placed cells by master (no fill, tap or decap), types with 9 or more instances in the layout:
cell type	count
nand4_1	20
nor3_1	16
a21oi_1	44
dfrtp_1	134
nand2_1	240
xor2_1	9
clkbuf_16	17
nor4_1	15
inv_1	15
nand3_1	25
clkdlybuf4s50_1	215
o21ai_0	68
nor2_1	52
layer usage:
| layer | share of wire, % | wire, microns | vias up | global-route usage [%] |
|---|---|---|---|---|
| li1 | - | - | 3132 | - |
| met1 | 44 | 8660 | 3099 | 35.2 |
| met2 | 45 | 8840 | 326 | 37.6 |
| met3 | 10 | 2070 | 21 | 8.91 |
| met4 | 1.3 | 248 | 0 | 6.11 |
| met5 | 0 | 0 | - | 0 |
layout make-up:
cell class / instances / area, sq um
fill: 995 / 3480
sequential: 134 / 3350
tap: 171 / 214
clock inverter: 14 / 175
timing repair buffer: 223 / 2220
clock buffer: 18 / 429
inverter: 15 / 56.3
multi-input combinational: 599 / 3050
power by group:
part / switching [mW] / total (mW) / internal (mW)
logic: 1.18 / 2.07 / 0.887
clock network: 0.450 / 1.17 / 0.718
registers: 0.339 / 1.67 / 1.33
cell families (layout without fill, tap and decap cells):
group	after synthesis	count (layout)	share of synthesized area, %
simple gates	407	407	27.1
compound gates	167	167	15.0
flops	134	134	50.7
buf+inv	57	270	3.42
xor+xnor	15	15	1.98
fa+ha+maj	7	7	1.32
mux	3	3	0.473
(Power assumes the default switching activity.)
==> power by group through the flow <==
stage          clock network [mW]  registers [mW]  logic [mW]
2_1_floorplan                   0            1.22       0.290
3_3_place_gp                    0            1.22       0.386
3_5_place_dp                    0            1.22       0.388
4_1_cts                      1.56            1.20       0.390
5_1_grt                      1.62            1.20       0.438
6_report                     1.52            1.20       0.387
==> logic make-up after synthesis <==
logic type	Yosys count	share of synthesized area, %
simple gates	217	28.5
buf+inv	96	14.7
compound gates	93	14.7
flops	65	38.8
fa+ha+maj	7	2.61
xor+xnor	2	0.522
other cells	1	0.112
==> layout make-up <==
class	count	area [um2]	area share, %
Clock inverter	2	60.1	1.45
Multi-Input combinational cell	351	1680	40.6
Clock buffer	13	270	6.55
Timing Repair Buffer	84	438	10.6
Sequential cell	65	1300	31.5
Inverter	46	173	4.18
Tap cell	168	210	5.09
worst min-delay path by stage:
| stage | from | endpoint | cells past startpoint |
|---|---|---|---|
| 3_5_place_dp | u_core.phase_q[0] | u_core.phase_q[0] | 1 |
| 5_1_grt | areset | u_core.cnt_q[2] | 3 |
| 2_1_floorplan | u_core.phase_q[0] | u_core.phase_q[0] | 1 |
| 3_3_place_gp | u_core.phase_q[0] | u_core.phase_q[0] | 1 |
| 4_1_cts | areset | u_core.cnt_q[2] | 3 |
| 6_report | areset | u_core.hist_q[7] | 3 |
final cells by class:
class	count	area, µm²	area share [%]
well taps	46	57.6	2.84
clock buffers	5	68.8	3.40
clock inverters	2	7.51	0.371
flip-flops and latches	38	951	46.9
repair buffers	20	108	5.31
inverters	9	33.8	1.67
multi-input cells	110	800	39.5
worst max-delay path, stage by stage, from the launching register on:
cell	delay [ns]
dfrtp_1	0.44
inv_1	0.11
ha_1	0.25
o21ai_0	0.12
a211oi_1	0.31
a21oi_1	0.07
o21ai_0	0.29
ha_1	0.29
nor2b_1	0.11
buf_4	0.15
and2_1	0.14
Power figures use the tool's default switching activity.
===== config.mk =====
export PLATFORM = sky130hd
export DESIGN_NAME = pipeline_hazard_ctrl_flat
export DESIGN_NICKNAME = d
export VERILOG_FILES = /design/src/rtl/mips_pkg.sv /design/src/rtl/pipeline_hazard_ctrl_if.sv /design/src/rtl/hazard_match.sv /design/src/rtl/pipeline_hazard_ctrl.sv /design/src/flat_wrapper.sv
export SDC_FILE = /design/constraint.sdc
export NUM_CORES = 1
export LEC_CHECK = 0
export ABC_AREA = 1
export BUFFER_PORTS_ARGS = -buffer_cell sky130_fd_sc_hd__buf_4
export CORE_UTILIZATION = 49
export DETAILED_ROUTE_END_ITERATION = 7
export PLACE_DENSITY_LB_ADDON = 0.15
export SYNTH_ARGS = -nofsm -noshare
export SYNTH_HDL_FRONTEND = slang
export SYNTH_SLANG_ARGS = --single-unit
export TNS_END_PERCENT = 5

===== constraint.sdc =====
create_clock -name clk -period 1.86 [get_ports clk]
set_input_delay 0.093 -clock clk [delete_from_list [all_inputs] [get_ports clk]]
set_output_delay 0.093 -clock clk [all_outputs]
set_load 0.01 [all_outputs]

===== src/rtl/mips_pkg.sv =====
// Shared opcode and hazard-controller state encodings for the pipeline control blocks.
package mips_pkg;

    typedef enum logic [3:0] {
        OpNop    = 4'b0000,
        OpImm    = 4'b1001,
        OpLoad   = 4'b1010,
        OpStore  = 4'b1011,
        OpBranch = 4'b1100
    } opcode_e;

    typedef enum logic [1:0] {
        StRun     = 2'd0,
        StBrId    = 2'd1,
        StBrFlush = 2'd2
    } state_e;

endpackage


===== src/rtl/pipeline_hazard_ctrl_if.sv =====
// Pipeline-to-hazard-controller signal bundle: stage operand info in, stall/flush controls out.
interface pipeline_hazard_ctrl_if #(
    parameter int unsigned CNT_W = 16
);
    import mips_pkg::*;

    logic [3:0]       id_op;
    logic [2:0]       id_src1;
    logic [2:0]       id_src2;
    logic [2:0]       ex_dest;
    logic             ex_wb_en;
    logic             ex_is_load;
    logic [2:0]       mem_dest;
    logic             mem_wb_en;
    logic             branch_en_stall;
    logic             branch_taken;
    logic             if_hold;
    logic             id_hold;
    logic             ex_bubble;
    logic             if_flush;
    logic [CNT_W-1:0] stall_count;
    state_e           fsm_state;

    // master: the pipeline datapath; slave: the hazard controller
    modport master (
        output id_op, id_src1, id_src2, ex_dest, ex_wb_en, ex_is_load,
               mem_dest, mem_wb_en, branch_en_stall, branch_taken,
        input  if_hold, id_hold, ex_bubble, if_flush, stall_count, fsm_state
    );

    modport slave (
        input  id_op, id_src1, id_src2, ex_dest, ex_wb_en, ex_is_load,
               mem_dest, mem_wb_en, branch_en_stall, branch_taken,
        output if_hold, id_hold, ex_bubble, if_flush, stall_count, fsm_state
    );

endinterface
-=-=-=-=-
The answer should be a single number: the count of lines in the records that hold the string "synthesized".

2